The Metastatic Cascade: A Stepwise Process

Metastasis, the spread of cancer cells to distant organs, is the most lethal aspect of cancer, responsible for the majority of cancer-related deaths. It transforms cancer from a localized disease, potentially curable through surgery or localized therapy, into a systemic condition that is difficult to treat and often incurable. The process of metastasis involves several distinct stages:

• Primary Tumor Growth

Cancer begins at a specific site, forming the primary tumor, such as in the breast, prostate, lung, or liver. Even after the primary cancer has spread to other organs, it is still referred to as the primary cancer of that organ. In other words, prostate cancer that spreads to the bones is still called prostate cancer, not bone cancer.

• Angiogenesis 

This is the second stage of metastasis. A tumor cannot grow beyond a millimeter in size unless it attracts new blood vessels. These new blood vessels provide the growing cancer with oxygen and nutrients and create a pathway for cancer cells to spread to other sites in the body.
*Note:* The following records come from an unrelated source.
From an optimization exercise on the open Yosys and OpenROAD flow, aimed at small area, a short achievable clock period and few clock cycles; shortcuts taken in it are not production practice.
Function was checked by simulation only, so behaviour that the tests miss may differ from the original.
Power and IR drop assume default switching activity.

==> 03-12 <==
==> flow/design.v <==
module rtp_sr_sender (
    input  wire        clk,
    input  wire        rst,
    input  wire        ev_valid,
    output wire        ev_ready,
    input  wire [1:0]  ev_kind,       
    input  wire        ev_ack,        
    input  wire [31:0] ev_seq,        
    input  wire [31:0] cfg_total,     
    input  wire [4:0]  cfg_window,    
    input  wire [31:0] cfg_rto,       
    input  wire [31:0] cfg_poll,      
    output wire        tx_valid,
    input  wire        tx_ready,
    output wire [31:0] tx_seq,
    output wire        running,
    output wire [31:0] base
);
    reg         run_r;
    reg  [3:0]  lo;           
    reg  [27:0] hb;           
    reg  [31:0] rem;          
    reg  [4:0]  win;          
    reg  [31:0] rnm1;         
    reg  [31:0] xr;           
    reg  [31:0] poll;         
    reg  [31:0] pcnt;         
    reg         big;          
    reg         wchk;         
    reg         wpass;        
    reg  [511:0] tmr;         
    reg  [15:0] acked, e0, pend;
    integer i, j, d;
    wire [27:0] hb1     = hb + 28'd1;
    wire [31:0] rn      = rnm1 + 32'd1;
    wire        rem_big = (rem[31:5] != 27'd0);
    reg  [3:0]  off [0:15];
    reg  [15:0] is_lo, ge_lo, lt_w, lt_r0, lt_r16, last_e;
    always @* begin
        for (i = 0; i < 16; i = i + 1) begin
            off[i]    = 4'(i) - lo;
            is_lo[i]  = (off[i] == 4'd0);
            ge_lo[i]  = (4'(i) >= lo);
            lt_w[i]   = ({1'b0, off[i]} < win);
            lt_r0[i]  = rem_big || ({1'b0, off[i]} < rem[4:0]);
            lt_r16[i] = rem_big || ({1'b1, off[i]} < rem[4:0]);
            last_e[i] = !rem_big && ({1'b0, off[i]} + 5'd1 == rem[4:0]);
        end
    end
    wire [15:0] inwin = lt_w & lt_r0;
    wire [15:0] gacked = acked | is_lo;
    reg  [15:0] run_hi, run_lo, clr;
    always @* begin
        run_hi[0] = gacked[0] | !ge_lo[0];
        run_lo[0] = gacked[0];
        for (i = 1; i < 16; i = i + 1) begin
            run_hi[i] = run_hi[i-1] & (gacked[i] | !ge_lo[i]);
            run_lo[i] = run_lo[i-1] & gacked[i];
        end
        for (i = 0; i < 16; i = i + 1)
            clr[i] = ge_lo[i] ? run_hi[i] : (run_hi[15] & run_lo[i]);
    end
    reg  [15:0] clr_w;
    reg  [3:0]  widx;
    always @* begin
        for (i = 0; i < 16; i = i + 1) begin
            widx     = i[3:0] - win[3:0];
            clr_w[i] = clr[widx];
        end
    end
    reg  [15:0] m_slide;
    always @* begin
        for (i = 0; i < 16; i = i + 1)
            m_slide[i] = clr[i] ? (lt_w[i] && clr_w[i] && lt_r16[i])
                                : ((lt_w[i] || clr_w[i]) && lt_r0[i] && !acked[i] && (!inwin[i] || e0[i]));
    end
    wire        fin_s   = ((clr & last_e) != 16'd0);
    reg  [3:0]  lo_n;
    always @* begin
        lo_n = 4'd0;
        for (i = 0; i < 16; i = i + 1)
            if (clr[(i + 15) % 16] && !clr[i]) lo_n = lo_n | 4'(i);
        if (clr == 16'hffff) lo_n = lo;
    end
    wire [3:0]  s1_lo   = lo_n - lo;
    wire [4:0]  s1      = {(s1_lo == 4'd0), s1_lo};
    wire [31:0] rem_s   = rem - {27'd0, s1};
    wire [15:0] fdec    = 16'd1 << ev_seq[3:0];
    wire        eq_hb   = (ev_seq[31:4] == hb);
    wire        eq_hb1  = (ev_seq[31:4] == hb1);
    wire [15:0] hitmask = {16{ev_ack}} & fdec & inwin & ((ge_lo & {16{eq_hb}}) | (~ge_lo & {16{eq_hb1}}));
    wire        hit_base = ev_ack && eq_hb && (ev_seq[3:0] == lo);
    wire [15:0] m_frame = inwin & ~acked & ~hitmask & e0;
    wire        due     = (pcnt == 32'd1);
    wire [31:0] cmpv = wchk ? rnm1 : xr;
    reg  [15:0] eqc;
    always @* begin
        for (i = 0; i < 16; i = i + 1)
            eqc[i] = (tmr[32*i +: 32] == cmpv);
    end
    wire [15:0] m_tick  = inwin & ~acked & (e0 | eqc);
    wire [15:0] m_wrap  = inwin & ~acked & e0 & ~eqc;
    wire [4:0]  wlen_st = ((cfg_total[31:5] != 27'd0) || (cfg_total[4:0] >= cfg_window)) ? cfg_window : cfg_total[4:0];
    reg  [15:0] m_start;
    always @* begin
        for (i = 0; i < 16; i = i + 1)
            m_start[i] = (i < wlen_st);
    end
    wire [15:0] pend_a  = pend & ge_lo;
    wire [15:0] pend_b  = pend & ~ge_lo;
    wire        any_a   = (pend_a != 16'd0);
    reg  [15:0] tfirst;
    reg  [3:0]  slot_a, slot_b;
    reg         seen_a, seen_b;
    always @* begin
        seen_a = 1'b0;
        seen_b = 1'b0;
        for (i = 0; i < 16; i = i + 1) begin
            tfirst[i] = any_a ? (pend_a[i] && !seen_a) : (pend_b[i] && !seen_b);
            seen_a = seen_a | pend_a[i];
            seen_b = seen_b | pend_b[i];
        end
        slot_a = 4'd0;
        slot_b = 4'd0;
        for (i = 15; i >= 0; i = i - 1) begin
            if (pend_a[i]) slot_a = 4'(i);
            if (pend_b[i]) slot_b = 4'(i);
        end
    end
    wire [3:0]  tslot   = any_a ? slot_a : slot_b;
    assign tx_valid = (pend != 16'd0);
    assign tx_seq   = {any_a ? hb : hb1, tslot};
    wire        take    = tx_valid && tx_ready;
    wire        pend_one = ((pend & (pend - 16'd1)) == 16'd0);
    assign ev_ready = !wchk && ((pend == 16'd0) || (tx_ready && pend_one));
    assign running  = run_r;
    assign base     = {hb, lo};
    wire accept  = ev_valid && ev_ready;
    wire k_frame = (ev_kind == 2'd0);
    wire k_tick  = (ev_kind == 2'd1);
    wire k_start = (ev_kind == 2'd2);
    reg  [15:0] m;
    reg         do_pass;
    always @* begin
        m = 16'd0;
        do_pass = 1'b0;
        if (wchk) begin
            do_pass = wpass;
            m = m_wrap;
        end else if (k_tick) begin
            do_pass = run_r && due && !big;
            m = m_tick;
        end else if (k_start) begin
            do_pass = !run_r && (cfg_total != 32'd0);
            m = m_start;
        end else if (k_frame) begin
            do_pass = run_r && !(hit_base && fin_s);
            m = hit_base ? m_slide : m_frame;
        end
        if (!do_pass) m = 16'd0;
    end
    wire [31:0] stamp = (k_tick && !wchk) ? rn : (k_start && !wchk) ? 32'hffffffff : rnm1;
    always @(posedge clk) begin
        if (rst) begin
            run_r <= 1'b0;
            lo    <= 4'd0;
            hb    <= 28'd0;
            pend  <= 16'd0;
            wchk  <= 1'b0;
        end else begin
            wchk <= 1'b0;
            if (wchk) begin
                e0   <= e0 & ~eqc & ~m;
                pend <= m;
            end else if (accept) begin
                pend <= m;
                if (k_tick) begin
                    rnm1  <= rn;
                    xr    <= xr + 32'd1;
                    e0    <= (e0 | eqc) & ~m;
                    pcnt  <= (run_r && due) ? poll : pcnt - 32'd1;
                    wchk  <= big;
                    wpass <= run_r && due;
                end else if (k_start) begin
                    if (!run_r) begin
                        run_r <= (cfg_total != 32'd0);
                        lo    <= 4'd0;
                        hb    <= 28'd0;
                        rem   <= cfg_total;
                        win   <= cfg_window;
                        rnm1  <= 32'hffffffff;
                        xr    <= ~cfg_rto;
                        poll  <= cfg_poll;
                        pcnt  <= cfg_poll;
                        big   <= cfg_rto[31] || cfg_poll[31];
                        acked <= 16'd0;
                        e0    <= e0 & ~m;
                    end
                end else if (k_frame) begin
                    if (run_r) begin
                        if (hit_base) begin
                            lo    <= lo_n;
                            hb    <= clr[15] ? hb1 : hb;
                            rem   <= rem_s;
                            acked <= acked & ~clr;
                            if (fin_s) run_r <= 1'b0;
                        end else begin
                            acked <= acked | hitmask;
                        end
                        if (do_pass) pcnt <= poll;
                        e0 <= e0 & ~m;
                    end
                end
            end else if (take) begin
                pend <= pend & ~tfirst;
            end
        end
    end
    always @(posedge clk) begin
        if (accept || wchk) begin
            for (j = 0; j < 16; j = j + 1)
                if (m[j]) tmr[32*j +: 32] <= stamp;
        end
    end
endmodule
• Epithelial-Mesenchymal Transition (EMT)

Cancer cells undergo phenotypic changes, becoming more mesenchymal—lacking polarity and gaining motility. This transition enhances their invasiveness, allowing them to migrate from the primary tumor.

• Local Invasion

Cancer cells invade the tissue surrounding the tumor after breaking free from the constraints of their tissue of origin. In normal tissues, cells are held in place by a structured extracellular matrix (ECM), which provides support and prevents migration. Cancer cells invade surrounding tissues by degrading the extracellular matrix (ECM) through enzymes like matrix metalloproteinases (MMPs). They also reduce the expression of adhesion molecules like E-cadherin, loosening cell connections and facilitating spread.

• Intravasation

Once cancer cells invade nearby tissues, they can break through blood vessel walls and enter the bloodstream or the lymphatic system to spread to distant sites. This process of moving through the walls of blood or lymphatic vessels is known as intravasation. Tumor-associated blood vessels are often irregular and leaky, easing this entry.

• Survival in Circulation

Cancer cells in circulation must survive turbulent blood flow and escape detection by immune cells. Imagine a cell going through the heart; it can be likened to a human falling through Niagara Falls. This is why successful metastasis is considered a stochastic event—many cells are killed in circulation by mechanical forces and the immune system.

• Extravasation

When cancer cells reach a target organ, they attach to the blood vessel wall and invade the tissue. This process is called extravasation.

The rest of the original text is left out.